TASK TO COMPLETE: With the line containing "path_max_fanout = 17" as the start and the line containing "The results above" as the end, transcribe that span of the entries below exactly, including both.

(Data excerpts)
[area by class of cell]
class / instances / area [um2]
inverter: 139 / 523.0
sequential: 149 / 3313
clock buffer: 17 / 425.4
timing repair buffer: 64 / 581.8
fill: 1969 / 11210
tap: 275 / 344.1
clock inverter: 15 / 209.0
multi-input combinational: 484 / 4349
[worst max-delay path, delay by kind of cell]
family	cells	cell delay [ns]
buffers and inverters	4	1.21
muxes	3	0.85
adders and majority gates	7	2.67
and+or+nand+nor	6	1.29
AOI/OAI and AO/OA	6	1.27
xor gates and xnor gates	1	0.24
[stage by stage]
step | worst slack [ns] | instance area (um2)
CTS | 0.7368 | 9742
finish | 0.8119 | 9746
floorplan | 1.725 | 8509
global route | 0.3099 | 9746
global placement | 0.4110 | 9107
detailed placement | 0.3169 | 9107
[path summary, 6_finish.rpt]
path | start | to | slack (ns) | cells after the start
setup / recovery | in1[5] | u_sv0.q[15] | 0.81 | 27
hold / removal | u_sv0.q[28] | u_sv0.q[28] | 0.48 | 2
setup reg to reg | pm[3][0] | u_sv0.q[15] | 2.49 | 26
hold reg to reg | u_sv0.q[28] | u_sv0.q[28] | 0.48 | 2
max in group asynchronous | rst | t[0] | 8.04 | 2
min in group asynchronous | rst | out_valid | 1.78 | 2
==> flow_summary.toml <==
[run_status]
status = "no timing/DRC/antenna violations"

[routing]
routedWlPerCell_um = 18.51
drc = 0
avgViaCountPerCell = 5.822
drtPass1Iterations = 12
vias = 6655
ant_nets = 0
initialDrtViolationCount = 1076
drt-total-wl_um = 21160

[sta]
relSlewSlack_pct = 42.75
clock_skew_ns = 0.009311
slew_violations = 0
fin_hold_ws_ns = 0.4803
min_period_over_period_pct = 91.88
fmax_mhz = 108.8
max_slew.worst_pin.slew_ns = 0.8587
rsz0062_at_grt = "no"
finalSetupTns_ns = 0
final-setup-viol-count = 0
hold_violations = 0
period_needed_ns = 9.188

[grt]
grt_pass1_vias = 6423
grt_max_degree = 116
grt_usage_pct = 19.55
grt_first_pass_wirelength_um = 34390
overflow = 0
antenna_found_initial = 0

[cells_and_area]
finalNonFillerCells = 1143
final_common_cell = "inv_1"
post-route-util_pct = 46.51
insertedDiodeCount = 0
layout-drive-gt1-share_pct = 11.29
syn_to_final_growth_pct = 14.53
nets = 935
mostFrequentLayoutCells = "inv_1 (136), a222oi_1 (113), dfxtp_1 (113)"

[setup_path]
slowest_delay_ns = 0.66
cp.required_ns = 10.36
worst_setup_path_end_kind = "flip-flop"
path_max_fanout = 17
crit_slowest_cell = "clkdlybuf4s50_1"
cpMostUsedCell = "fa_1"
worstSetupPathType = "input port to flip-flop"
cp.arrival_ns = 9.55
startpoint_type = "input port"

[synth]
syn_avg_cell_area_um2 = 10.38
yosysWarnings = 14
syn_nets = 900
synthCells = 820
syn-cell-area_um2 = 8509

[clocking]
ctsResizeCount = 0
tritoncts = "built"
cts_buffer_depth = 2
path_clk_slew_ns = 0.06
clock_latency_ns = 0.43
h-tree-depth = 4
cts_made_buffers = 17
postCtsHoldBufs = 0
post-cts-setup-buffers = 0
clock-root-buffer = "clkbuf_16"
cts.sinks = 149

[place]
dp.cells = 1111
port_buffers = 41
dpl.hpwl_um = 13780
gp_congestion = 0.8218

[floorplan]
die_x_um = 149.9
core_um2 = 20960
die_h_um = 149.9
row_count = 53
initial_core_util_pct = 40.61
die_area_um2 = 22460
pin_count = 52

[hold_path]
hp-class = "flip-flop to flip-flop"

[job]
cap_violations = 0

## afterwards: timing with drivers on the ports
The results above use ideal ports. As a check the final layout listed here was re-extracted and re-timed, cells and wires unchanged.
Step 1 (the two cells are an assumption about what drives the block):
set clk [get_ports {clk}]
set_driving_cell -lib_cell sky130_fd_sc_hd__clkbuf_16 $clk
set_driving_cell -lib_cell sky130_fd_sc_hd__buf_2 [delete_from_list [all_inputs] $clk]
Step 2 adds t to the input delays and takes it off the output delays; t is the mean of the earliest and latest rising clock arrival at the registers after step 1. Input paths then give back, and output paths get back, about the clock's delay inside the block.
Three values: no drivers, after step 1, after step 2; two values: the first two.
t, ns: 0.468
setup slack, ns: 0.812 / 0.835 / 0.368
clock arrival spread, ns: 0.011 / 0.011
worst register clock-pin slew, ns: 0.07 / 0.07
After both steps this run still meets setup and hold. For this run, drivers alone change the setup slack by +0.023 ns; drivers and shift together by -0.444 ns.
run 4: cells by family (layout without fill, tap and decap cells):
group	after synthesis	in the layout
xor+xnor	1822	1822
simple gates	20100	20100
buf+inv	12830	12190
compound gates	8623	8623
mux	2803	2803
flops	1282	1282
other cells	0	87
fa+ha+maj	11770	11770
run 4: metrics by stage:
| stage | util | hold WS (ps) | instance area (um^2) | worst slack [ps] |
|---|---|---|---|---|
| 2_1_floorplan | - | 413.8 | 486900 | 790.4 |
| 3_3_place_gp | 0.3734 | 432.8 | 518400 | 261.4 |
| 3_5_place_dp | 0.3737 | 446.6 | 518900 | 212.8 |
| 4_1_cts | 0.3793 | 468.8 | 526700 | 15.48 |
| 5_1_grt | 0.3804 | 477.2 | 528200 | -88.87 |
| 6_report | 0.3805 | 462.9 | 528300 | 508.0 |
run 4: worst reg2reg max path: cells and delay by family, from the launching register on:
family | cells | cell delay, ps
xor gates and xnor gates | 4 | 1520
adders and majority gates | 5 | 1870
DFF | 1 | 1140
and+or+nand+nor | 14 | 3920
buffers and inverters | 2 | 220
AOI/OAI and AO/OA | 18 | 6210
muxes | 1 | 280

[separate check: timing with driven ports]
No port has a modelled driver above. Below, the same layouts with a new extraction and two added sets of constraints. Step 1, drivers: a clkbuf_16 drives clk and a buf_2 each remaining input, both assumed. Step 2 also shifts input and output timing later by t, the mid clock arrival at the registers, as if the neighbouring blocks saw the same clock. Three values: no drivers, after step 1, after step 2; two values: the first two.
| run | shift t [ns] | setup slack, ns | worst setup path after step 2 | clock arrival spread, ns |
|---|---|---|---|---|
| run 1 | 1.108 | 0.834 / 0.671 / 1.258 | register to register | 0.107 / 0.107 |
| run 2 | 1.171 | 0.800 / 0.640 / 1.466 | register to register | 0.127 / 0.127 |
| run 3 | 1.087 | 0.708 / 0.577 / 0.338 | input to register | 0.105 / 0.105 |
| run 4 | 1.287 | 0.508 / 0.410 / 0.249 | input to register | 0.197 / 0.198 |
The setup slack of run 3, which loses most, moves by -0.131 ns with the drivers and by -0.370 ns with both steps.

ANSWER SPACE:
path_max_fanout = 17
crit_slowest_cell = "clkdlybuf4s50_1"
cpMostUsedCell = "fa_1"
worstSetupPathType = "input port to flip-flop"
cp.arrival_ns = 9.55
startpoint_type = "input port"

[synth]
syn_avg_cell_area_um2 = 10.38
yosysWarnings = 14
syn_nets = 900
synthCells = 820
syn-cell-area_um2 = 8509

[clocking]
ctsResizeCount = 0
tritoncts = "built"
cts_buffer_depth = 2
path_clk_slew_ns = 0.06
clock_latency_ns = 0.43
h-tree-depth = 4
cts_made_buffers = 17
postCtsHoldBufs = 0
post-cts-setup-buffers = 0
clock-root-buffer = "clkbuf_16"
cts.sinks = 149

[place]
dp.cells = 1111
port_buffers = 41
dpl.hpwl_um = 13780
gp_congestion = 0.8218

[floorplan]
die_x_um = 149.9
core_um2 = 20960
die_h_um = 149.9
row_count = 53
initial_core_util_pct = 40.61
die_area_um2 = 22460
pin_count = 52

[hold_path]
hp-class = "flip-flop to flip-flop"

[job]
cap_violations = 0

## afterwards: timing with drivers on the ports
The results above use ideal ports. As a check the final layout listed here was re-extracted and re-timed, cells and wires unchanged.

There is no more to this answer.